* Your task
In the data below, find the line containing "export SDC_FILE = /design/constraint.sdc", then set down that line and every later line up to and including the line containing "before mapping) *", exactly.

(Saved entries)
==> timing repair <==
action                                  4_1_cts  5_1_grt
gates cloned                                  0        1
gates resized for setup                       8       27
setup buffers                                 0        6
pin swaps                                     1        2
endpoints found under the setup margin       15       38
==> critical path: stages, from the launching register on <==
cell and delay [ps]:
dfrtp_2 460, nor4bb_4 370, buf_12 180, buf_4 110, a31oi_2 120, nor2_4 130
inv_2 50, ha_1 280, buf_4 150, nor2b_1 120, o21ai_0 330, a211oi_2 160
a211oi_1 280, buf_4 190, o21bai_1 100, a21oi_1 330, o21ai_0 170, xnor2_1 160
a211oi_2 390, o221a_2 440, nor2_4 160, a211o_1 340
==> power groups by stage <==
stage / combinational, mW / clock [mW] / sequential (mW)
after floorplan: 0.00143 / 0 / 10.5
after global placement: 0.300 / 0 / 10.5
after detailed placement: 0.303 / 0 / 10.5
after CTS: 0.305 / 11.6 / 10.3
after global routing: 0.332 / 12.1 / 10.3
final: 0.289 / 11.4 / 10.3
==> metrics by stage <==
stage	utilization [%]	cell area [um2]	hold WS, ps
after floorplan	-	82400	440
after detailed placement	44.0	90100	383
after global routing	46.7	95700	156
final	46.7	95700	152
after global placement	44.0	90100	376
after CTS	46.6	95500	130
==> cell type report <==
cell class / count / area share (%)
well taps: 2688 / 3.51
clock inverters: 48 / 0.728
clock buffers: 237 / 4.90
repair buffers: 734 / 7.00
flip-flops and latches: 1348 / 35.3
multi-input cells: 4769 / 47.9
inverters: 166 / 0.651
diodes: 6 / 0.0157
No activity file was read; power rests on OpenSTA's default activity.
$ cat src/rtl/sockit_ghrd_onchip_mem_tester.sv
// sockit_ghrd_onchip_mem_tester
//   Avalon-MM host / BIST engine for the on-chip RAM (1-cycle read latency,
//   no waitrequest). Fills a word range with the pattern {S, ~S}, S = seed + i,
//   reads it back and compares, or does both.
// Ports
//   clk, reset              clock, asynchronous active-high reset
//   start, mode, base_addr,
//   word_count, seed        operation request, sampled on an accepted start
//   pause                   freezes engine and memory (avm_clken = ~pause)
//   busy, done, error,
//   error_count,
//   first_err_addr          status
//   avm_*                   Avalon-MM host interface to the on-chip RAM
module sockit_ghrd_onchip_mem_tester #(
  parameter int ADDR_W   = 13,
  parameter int DATA_W   = 64,
  parameter int ERRCNT_W = 16
) (
  input  logic                clk,
  input  logic                reset,
  input  logic                start,
  input  logic [1:0]          mode,
  input  logic [ADDR_W-1:0]   base_addr,
  input  logic [ADDR_W:0]     word_count,
  input  logic [31:0]         seed,
  input  logic                pause,
  output logic                busy,
  output logic                done,
  output logic                error,
  output logic [ERRCNT_W-1:0] error_count,
  output logic [ADDR_W-1:0]   first_err_addr,
  output logic [ADDR_W-1:0]   avm_address,
  output logic [7:0]          avm_byteenable,
  output logic                avm_chipselect,
  output logic                avm_write,
  output logic [DATA_W-1:0]   avm_writedata,
  input  logic [DATA_W-1:0]   avm_readdata,
  output logic                avm_clken
);

  typedef enum logic [2:0] {
    S_IDLE,
    S_SKIP,   // single busy cycle for a zero-length request
    S_FILL,
    S_CHECK,
    S_DRAIN,
    S_DONE
  } state_t;

  state_t                state_q, state_d;
  logic [ADDR_W:0]       idx_q, idx_d;
  logic [ADDR_W:0]       n_q;
  logic [ADDR_W-1:0]     base_q;
  logic [31:0]           seed_q;
  logic                  fill_chk_q;
  logic                  pend_q;
  logic [DATA_W-1:0]     exp_q;
  logic [ADDR_W-1:0]     cmp_addr_q;
  logic                  error_q;
  logic [ERRCNT_W-1:0]   errcnt_q;
  logic [ADDR_W-1:0]     first_q;

  logic                  accept;
  logic                  last;
  logic                  mismatch;
  logic [ADDR_W-1:0]     cur_addr;
  logic [31:0]           s_cur;
  logic [DATA_W-1:0]     pat;

  assign last     = (idx_q == n_q - (ADDR_W+1)'(1));
  assign cur_addr = base_q + idx_q[ADDR_W-1:0];
  assign s_cur    = seed_q + 32'(idx_q);
  assign pat      = {s_cur, ~s_cur};

  // Read data belongs to the read issued in the previous enabled cycle; a
  // paused cycle keeps both the memory output and the pending expectation.
  assign mismatch = pend_q && !pause && (avm_readdata != exp_q);

  always_comb begin
    state_d = state_q;
    idx_d   = idx_q;
    accept  = 1'b0;
    if (!pause) begin
      unique case (state_q)
        S_IDLE, S_DONE: begin
          if (start) begin
            accept = 1'b1;
            idx_d  = '0;
            if (word_count == '0)   state_d = S_SKIP;
            else if (mode == 2'b01) state_d = S_CHECK;
            else                    state_d = S_FILL;
          end
        end
        S_SKIP:  state_d = S_DONE;
        S_FILL: begin
          if (last) begin
            idx_d   = '0;
            state_d = fill_chk_q ? S_CHECK : S_DONE;
          end else begin
            idx_d = idx_q + (ADDR_W+1)'(1);
          end
        end
        S_CHECK: begin
          if (last) state_d = S_DRAIN;
          else      idx_d   = idx_q + (ADDR_W+1)'(1);
        end
        S_DRAIN: state_d = S_DONE;
        default: state_d = S_IDLE;
      endcase
    end
  end

  always_comb begin
    avm_chipselect = (state_q == S_FILL) || (state_q == S_CHECK);
    avm_write      = (state_q == S_FILL);
    avm_address    = avm_chipselect ? cur_addr : '0;
    avm_writedata  = avm_write ? pat : '0;
    avm_byteenable = avm_chipselect ? 8'hFF : 8'h00;
    avm_clken      = ~pause;
    busy           = (state_q == S_SKIP) || (state_q == S_FILL) ||
                     (state_q == S_CHECK) || (state_q == S_DRAIN);
    done           = (state_q == S_DONE);
  end

  assign error          = error_q;
  assign error_count    = errcnt_q;
  assign first_err_addr = first_q;

  always_ff @(posedge clk or posedge reset) begin
    if (reset) begin
      state_q    <= S_IDLE;
      idx_q      <= '0;
      n_q        <= '0;
      base_q     <= '0;
      seed_q     <= '0;
      fill_chk_q <= 1'b0;
      pend_q     <= 1'b0;
      exp_q      <= '0;
      cmp_addr_q <= '0;
      error_q    <= 1'b0;
      errcnt_q   <= '0;
      first_q    <= '0;
    end else begin
      state_q <= state_d;
      idx_q   <= idx_d;
      if (accept) begin
        base_q     <= base_addr;
        n_q        <= word_count;
        seed_q     <= seed;
        fill_chk_q <= (mode == 2'b10);
        error_q    <= 1'b0;
        errcnt_q   <= '0;
        first_q    <= '0;
      end else if (mismatch) begin
        error_q <= 1'b1;
        if (errcnt_q != '1) errcnt_q <= errcnt_q + ERRCNT_W'(1);
        if (!error_q)       first_q  <= cmp_addr_q;
      end
      if (!pause) begin
        pend_q     <= (state_q == S_CHECK);
        exp_q      <= pat;
        cmp_addr_q <= cur_addr;
      end
    end
  end

endmodule

$ cat config.mk
export PLATFORM = sky130hd
export DESIGN_NAME = sockit_ghrd_onchip_mem_tester
export DESIGN_NICKNAME = d
export VERILOG_FILES = /design/src/rtl/sockit_ghrd_onchip_mem_tester.sv
export SDC_FILE = /design/constraint.sdc
export NUM_CORES = 1
export LEC_CHECK = 0
export CAP_MARGIN = 10
export CORE_MARGIN = 2
export CORE_UTILIZATION = 50
export DETAILED_ROUTE_END_ITERATION = 10
export PLACE_DENSITY = 0.76
export RECOVER_POWER = 25
export SYNTH_ARGS = -nofsm -noshare
export SYNTH_HDL_FRONTEND = slang
export SYNTH_SLANG_ARGS = --single-unit
$ cat constraint.sdc
create_clock -name clk -period 6.9 [get_ports clk]
set_input_delay 1.38 -clock clk [delete_from_list [all_inputs] [get_ports clk]]
set_output_delay 1.38 -clock clk [all_outputs]
set_load 0.02 [all_outputs]
* Word level (Yosys, flattened, before mapping) *
Cells that the tools add are included.

storage, ports and cells
  word-level logic and storage cells = 77
  flip-flop bits (word level) = 185
  output and inout port bits = 120

operators by class
  add/sub/neg operators = 5
  equal/unequal tests = 15
  reduce and logical (&&, ||, !) cells = 18
  bitwise logic cells = 2
  mux-type cells = 25

operators with widths
  cell                                                                  number
  64-bit 2-to-1 mux                                                     1
  64-bit inequality test                                                1
  13-bit 2-to-1 mux                                                     4
  16-bit 2-to-1 mux                                                     3
  14-bit 2-to-1 mux                                                     3
  14-bit one-hot mux with 3 select lines                                1
  32-bit by 14-bit adder with 32-bit output                             1
  32-bit inverter                                                       1
  16-bit by 1-bit adder with 16-bit output, second input constant       1
  16-bit inequality test, second input constant                         1
  14-bit by 1-bit adder with 14-bit output, second input constant       1
  14-bit == test                                                        1
  14-bit logical NOT                                                    1
  14-bit by 1-bit subtractor with 14-bit output, second input constant  1
  13-bit adder                                                          1
  3-bit 2-to-1 mux                                                      4
  3-bit one-hot mux with 4 select lines                                 1
  8-bit 2-to-1 mux                                                      1
  4-bit AND reduction                                                   2
  3-bit by 2-bit == test with 1-bit output, second input constant       2
  3-bit == test, second input constant                                  2
  1-bit 2-to-1 mux                                                      6
  2-bit inequality test, second input constant                          3
  1-bit logical OR                                                      4
  13 further kinds                                                      18

* Longest topological paths before layout *
Gate-level depths: netlist of the first run.

  word-level depth = 6
  gate-level depth with buffers = 10
  gate-level depth less buffers = 9

* Least setup slack after synthesis of the first run *
Ideal clock, no wire load.

  kind = register to output
  start point = reg idx_q[4]
  end point = out avm_writedata[21]
  cell stages (with the launch flop) = 9
  arrival time = 2993 ps
  path buffers = 1
  path slack = 2527 ps
  path through = dfrtp_1 > ha_1 > a2111oi_0 > o21ai_0 > a221o_1 > a211oi_1 > clkbuf_1 > nor4_1 > nor3_1

on the way
  word-level cells in the longest chain between the ends = 3

ends and longest elaborated chain
  item                                       RTL line  RTL
  start, declared                            51        logic [ADDR_W:0] idx_q, idx_d;
  start signal, assigned                     145       idx_q <= idx_d;
  32-bit by 14-bit adder with 32-bit output  72        assign s_cur = seed_q + 32'(idx_q);
  32-bit inverter                            73        assign pat = {s_cur, ~s_cur};
  64-bit 2-to-1 mux                          117       avm_writedata = avm_write ? pat : '0;
  end, declared                              36        output logic [DATA_W-1:0] avm_writedata,

Every way passes these cells.

==> key figures, run 1 <==
Run status
  – Status: finished, violations left
  – Failing checks: capacitance limit, slew limit

Power
  – Max VDD drop: 0.205 mV
  – Switching Fraction: 43.0%
  – Pwr/cell area: 394 mW/mm2
  – Overall Power: 5520 uW
  – Sequential share of power: 34.7%
  – Combinational share of power: 47.5%
  – P_leak: 0.00619 uW
  – NetSw: 2370 uW
  – Clk pwr share: between 10% and 20%
  – P_int: 3140 uW

Run
  – Max_cap viols: 3

Worst setup path
  – R2R setup slack: 3.28 ns
  – CP Class: input pin to flip-flop
  – Critical path startpoint: pause
  – Critical path peak fanout: 90
  – Worst endpoint required time: approximately 7.2 ns
  – Worst Setup End Kind: flip-flop
  – CP startpoint kind: input pin
  – RR Startpoint: n_q[0]$_DFFE_PP0P_
  – Worst EP arrival: 6.02 ns
  – Worst-case reg-to-reg path depth: 9

Clock tree
  – Post-CTS Setup Inserts: 0
  – Skew-Pair Late Insertion Delay: 0.43 ns
  – Htree depth: 4
  – Post_cts resized: 0
  – Clock Path Buffers: 2
  – Clock transition at the registers of the reported paths: 0.07 ns
  – Clock root buffer: clkbuf_16
  – TritonCTS clock tree: yes
  – Clock sink count: 185
  – Hold-fix buffers, CTS: 0
  – CTS Buf Count: 17

Die
  – FP Rows: 53
  – Core Area: around 0.021 mm2
  – Die height: about 150 um
  – Die Span X: between 150 and 200 um
  – Initial Util: between 50 and 60%
  – Num ports: 249
  – Die area: 0.0228 mm2

Synthesis
  – Post-synthesis cell area: between 0.01 and 0.015 mm2
  – Syn_nets: 1,376
  – Yosys Warn Count: 0
  – Top-count cell post-synth: nand2_1
  – Number of distinct library cells after synthesis: 67
  – Synth top area cells: dfrtp_1, nand2_1, xor2_1
  – Avg Inst Size Synth: 8.88 um2
  – Commonest cells in the netlist: nand2_1, dfrtp_1, nor2_1, xor2_1, clkbuf_1
  – Post-synth ARST share: 100%
  – Top_reg_cell synth: dfrtp_1
  – Synthesis-stage register bit count: 185
  – Synth area leader: dfrtp_1
  – Count of flip-flops with a built-in enable after synthesis: 0
  – Top cell type's share of synthesized area: 42.9%
  – Synth Instances: 1,216
  – Seq/Total Area, Yosys: between 40% and 50%

STA
  – Fmax: 0.175 GHz
  – Endpoints failing setup: 0
  – Final hold violation count: 0
  – Final period utilization: 82.7%
  – Worst-Margin Slew: 3.72 ns
  – Setup TNS: 0 ns
  – Setup repair after global routing missed its margin: no
  – Final critical-path required period: 5.71 ns
  – Clock Skews: 0.0113 ns
  – Final Max Tran Viols: 185
  – Slew HR: -148%

Global route
  – Number of global-route vias before repair: 9,310
  – First-pass GRT wire length: 50,400 um
  – Gr ovfl total: 0
  – Largest net degree at the start of global routing: 91
  – Initial antenna violation count: 0
  – Total global-route track usage: between 20% and 30%

Route
  – Pre-antenna DRT Iters: 5
  – Vias: 9,723
  – DRC: 0
  – Final WL: 32,600 um
  – Vias per cell: 5.66
  – Avg WL per Cell: ~19 um
  – Final antenna-violating net count: 0
  – 1st-iter DRT viols: 850

Placement
  – Hpwl dp: 24,600 um
  – PortBufs: 248
  – Gp weighted congestion: 0.921

Layout
  – Final #Nets: 1,587
  – Area Overhead vs Synth: 29.6%
  – Share of cells above drive strength 1: 4.93%
  – Fill count: around 1,800

Hold path
  – HP Start: seed_q[7]$_DFFE_PP0P_
  – Hold path cells: 2
  – HP Class: flip-flop to flip-flop
[power groups by stage]
stage          clock [uW]  sequential, uW  combinational, uW
2_1_floorplan           0            1800               1680
3_3_place_gp            0            1910               2560
3_5_place_dp            0            1920               2600
4_1_cts               991            1900               2620
5_1_grt              1040            1970               2860
6_report              982            1920               2620
[cells by family after synthesis]
kind of cell	after synthesis	share of synthesized area, %
fa+ha+maj	31	3.73
simple gates	537	23.6
xor+xnor	120	9.74
mux	37	3.62
flops	185	42.9
compound gates	204	12.4
buf+inv	102	4.01
[worst max-delay path: stages]
cell and delay [ns]:
clkbuf_1 1.03, clkbuf_1 2.69, nor2_1 0.53, a21o_1 0.34
[path summary, 6_finish.rpt]
kind / endpoint
max in group asynchronous: seed_q[22]$_DFFE_PP0P_
setup reg to reg: idx_q[11]$_DFFE_PP0P_
hold / removal: seed_q[7]$_DFFE_PP0P_
hold reg to reg: seed_q[7]$_DFFE_PP0P_
min in group asynchronous: first_err_addr[5]$_DFFE_PP0P_
setup / recovery: exp_q[36]$_DFFE_PP0N_
[cells in the final DEF (no fill, tap or decap), types with 10 or more instances in the layout]
master / count
clkdlybuf4s50_1: 246
mux2i_1: 21
mux2_2: 16
nor4_1: 32
o21ai_0: 46
o21a_1: 16
xor2_1: 88
a21o_1: 14
a21oi_1: 45
nand2_1: 238
or3_1: 10
and3_1: 13
clkbuf_16: 17
nor2_1: 92
nand2b_1: 21
and2_1: 31
o31ai_1: 15
dfrtp_1: 185
nand3_1: 23
nor3_1: 27
o21ai_1: 10
inv_1: 34
xnor2_1: 32
ha_1: 29
nand4_1: 18
o31a_1: 15
[sequential cells by signal, summed over array words and instances (netlist names)]
name / flops
base_q: 13
cmp_addr_q: 13
error: 1
error_count: 16
exp_q: 64
fill_chk_q: 1
first_err_addr: 13
idx_q: 14
n_q: 14
pend_q: 1
seed_q: 32
state_q: 3
[stage by stage]
stage / std cells / hold WS [ns] / worst slack [ns] / utilization (%) / cell area (um2)
final: 1717 / 0.482 / 1.19 / 66.3 / 14000
after global routing: 1715 / 0.508 / 0.935 / 66.3 / 14000
after CTS: 1715 / 0.487 / 1.40 / 66.4 / 14000
after detailed placement: 1683 / 0.470 / 1.89 / 63.6 / 13400
after global placement: 1683 / 0.465 / 1.90 / 63.6 / 13400
after floorplan: 1216 / 0.450 / 0.491 / - / 10800
[area by class of cell]
cell class | instances | area, um2 | share of cell area (%)
diodes | 2 | 5.00 | 0.0358
clock buffers | 19 | 453 | 3.24
clock inverters | 13 | 134 | 0.957
inverters | 36 | 136 | 0.975
multi-input cells | 929 | 5740 | 41.1
flip-flops and latches | 185 | 4630 | 33.1
well taps | 275 | 344 | 2.46
repair buffers | 258 | 2540 | 18.2
[metal layers]
metal | up-vias | global-route usage [%] | share of wire [%]
li1 | 4602 | - | -
met1 | 4703 | 39.9 | 44
met2 | 374 | 46.0 | 46
met3 | 44 | 5.57 | 7.6
met4 | 0 | 9.58 | 2.3
met5 | - | 0 | 0
No activity file was read; power rests on OpenSTA's default activity.
==> run 2, diff against run 1 <==
clock period = 5.3 ns   (was 6.9 ns; I/O delays follow)
==> run 2 against run 1 <==
  * The run still ends with capacitance limit, slew limit left
  * Power increased by 33%
  * Count of clock-buffer cells in the layout fell by 2
  * Critical path depth increased by 5
  * Global-route usage is 0.35 points lower
  * Wire length shrank 1.7%
  * Utilization grew 0.50 points
==> key figures, run 2 (synthesis gave the netlist of run 1 again) <==
Hold path
  – HP Class: flip-flop to flip-flop
  – HP Start: seed_q[7]$_DFFE_PP0P_

STA
  – Fmax: 0.197 GHz
  – Final Max Tran Viols: 222 (+20%)
  – Final hold violation count: 0 (unchanged)
  – Final period utilization: 95.8%
  – Final critical-path required period: just over 5 ns
  – Endpoints failing setup: 0 (unchanged)
  – Slew HR: -68.6% (+79 points)
  – Worst-Margin Slew: 2.53 ns (-1.19 ns)
  – Clock Skews: 0.0127 ns (+0.00142 ns)

Power
  – Combinational share of power: 46.8% (-0.7 points)
  – Sequential share of power: 33.8% (-0.9 points)
  – NetSw: 3090 uW (+30%)
  – P_int: 4230 uW (+34%)
  – Max VDD drop: 0.306 mV (+49%)
  – Pwr/cell area: 519 mW/mm2 (+32%)
  – Clk pwr share: 19.4% (+1.6 points)
  – Switching Fraction: 42.2% (-0.78 points)
  – P_leak: 0.00625 uW (+0.89%)

Layout
  – Final #Nets: 1,590 (+0.19%)
  – Fill count: 1,716 (-3.1%)
  – Commonest non-fill, non-tap cell in the layout: clkdlybuf4s50_1
  – Commonest cells after routing, fill and taps aside: clkdlybuf4s50_1, nand2_1, dfrtp_1, nor2_1, xor2_1
  – Reg with most FFs: exp_q
  – Area Overhead vs Synth: 30.5%
  – Util after Layout: 66.8% (+0.50 points)
  – N_diodes: 0 (-2)
  – Non-Filler Instances: 1,718 (+0.058%)
  – Largest register FFs: 64 (unchanged)
  – Share of cells above drive strength 1: 5.41% (+0.47 points)

Placement
  – Hpwl dp: 24,000 um (-2.4%)
  – Placed Cells: 1,685 (+0.12%)
  – Gp weighted congestion: 0.902 (-2.1%)
  – PortBufs: 248 (unchanged)

Worst setup path
  – Critical path startpoint: idx_q[4]$_DFFE_PP0P_
  – Critical path peak fanout: 20 (-78%)
  – Worst Setup End Kind: output pin
  – CP Class: flip-flop to output pin
  – CP startpoint kind: flip-flop
  – RR Startpoint: n_q[0]$_DFFE_PP0P_
  – Worst EP arrival: 4.02 ns (-2.00 ns)
  – Worst endpoint required time: 4.24 ns (-2.98 ns)
  – Critical path, cell by cell: ha_1 -> a2111oi_1 -> o21ai_0 -> a221o_1 -> a211oi_2 -> buf_4 -> o31a_1 -> o21a_1 -> clkdlybuf4s50_1
  – Max incr delay on CP: 0.61 ns (-2.08 ns)
  – Slowest-stage cell, CP: clkdlybuf4s50_1
  – Crit path buffers/inverters: 2 (unchanged)
  – CP delay by family, top: compound AO/OA/AOI/OAI gates

Route
  – Final WL: 32,100 um (-1.7%)
  – Vias: 9,626 (-1.0%)
  – Final antenna-violating net count: 0 (unchanged)
  – Pre-antenna DRT Iters: 5 (unchanged)
  – 1st-iter DRT viols: 713 (-16%)
  – Vias per cell: 5.60 (-1.1%)
  – DRC: 0 (unchanged)
  – Avg WL per Cell: 18.7 um (-1.7%)

Run status
  – Status: finished, violations left
  – Failing checks: capacitance limit, slew limit

Die
  – Num ports: 249 (unchanged)
  – FP Rows: 53 (unchanged)
  – Die Span X: 151 um (unchanged)
  – Die height: 151 um (unchanged)
  – Initial Util: 51.2% (unchanged)
  – Die area: 0.0228 mm2 (unchanged)
  – Core Area: 0.0211 mm2 (unchanged)

Clock tree
  – Hold-fix buffers, CTS: 0 (unchanged)
  – TritonCTS clock tree: yes
  – Clock Path Buffers: 2 (unchanged)
  – Clock sink count: 185 (unchanged)
  – Skew-Pair Late Insertion Delay: 0.44 ns (about the same)
  – Clock transition at the registers of the reported paths: 0.07 ns (about the same)
  – CTS Buf Count: 17 (unchanged)
  – Clock root buffer: clkbuf_16
  – Htree depth: 4 (unchanged)

Global route
  – Initial antenna violation count: 0 (unchanged)
  – Number of global-route vias before repair: 9,314 (+0.043%)
  – Largest net degree at the start of global routing: 186 (+100%)
  – First-pass GRT wire length: 49,900 um (-0.97%)
  – Gr ovfl total: 0 (unchanged)
  – Total global-route track usage: 28.5% (-0.35 points)

Run
  – Max_cap viols: 2 (-1)
-- run 2: changes by cell type in the layout (fill, tap and decap cells not counted), sizes merged --
cell / before / now
inv: 40 / 44
buf: 7 / 11
clkinv: 5 / 1
clkbuf: 23 / 20
diode: 2 / 0
bufinv: 1 / 4
clkinvlp: 3 / 2
-- run 2: power groups by stage --
stage	Sequential (uW)	Combinational (uW)	Clock [uW]
final	2470	3420	1420
after floorplan	2340	2180	0
after CTS	2460	3440	1430
after global routing	2540	3740	1500
after global placement	2460	3350	0
after detailed placement	2480	3410	0
-- run 2: metrics by stage --
stage | TNS [ns] | total power (uW) | area [um2] | hold slack (ns) | setup slack, ns
floorplan | 0 | 4520 | 10800 | 0.450 | 1.25
global placement | 0 | 5810 | 13400 | 0.465 | 0.459
detailed placement | 0 | 5890 | 13400 | 0.473 | 0.457
CTS | 0 | 7330 | 14100 | 0.490 | 0.111
global route | -0.00758 | 7790 | 14100 | 0.513 | -0.00758
finish | 0 | 7320 | 14100 | 0.484 | 0.222
-- run 2: tightest hold or removal path, delay by kind of cell, from the launching register on --
| kind | cells | cell delay [ns] |
|---|---|---|
| simple gates | 2 | 0.11 |
| flops | 1 | 0.34 |
-- run 2: layout make-up --
class                           instances  area (um2)  area share (%)
Clock buffer                           17         425            3.02
Clock inverter                         15         225            1.60
Inverter                               36         139           0.986
Multi-Input combinational cell        929        5760            40.9
Sequential cell                       185        4630            32.9
Tap cell                              275         344            2.44
Timing Repair Buffer                  261        2570            18.2
-- run 2: worst paths after layout --
path / to / slack (ns) / cells past startpoint
max: avm_writedata[61] / 0.22 / 9
min: seed_q[7]$_DFFE_PP0P_ / 0.48 / 2
max reg2reg: idx_q[11]$_DFFE_PP0P_ / 1.74 / 9
min reg2reg: seed_q[7]$_DFFE_PP0P_ / 0.48 / 2
max in group asynchronous: seed_q[17]$_DFFE_PP0P_ / 1.70 / 3
min in group asynchronous: first_err_addr[1]$_DFFE_PP0P_ / 2.05 / 3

* Solved problem
export SDC_FILE = /design/constraint.sdc
export NUM_CORES = 1
export LEC_CHECK = 0
export CAP_MARGIN = 10
export CORE_MARGIN = 2
export CORE_UTILIZATION = 50
export DETAILED_ROUTE_END_ITERATION = 10
export PLACE_DENSITY = 0.76
export RECOVER_POWER = 25
export SYNTH_ARGS = -nofsm -noshare
export SYNTH_HDL_FRONTEND = slang
export SYNTH_SLANG_ARGS = --single-unit
$ cat constraint.sdc
create_clock -name clk -period 6.9 [get_ports clk]
set_input_delay 1.38 -clock clk [delete_from_list [all_inputs] [get_ports clk]]
set_output_delay 1.38 -clock clk [all_outputs]
set_load 0.02 [all_outputs]
* Word level (Yosys, flattened, before mapping) *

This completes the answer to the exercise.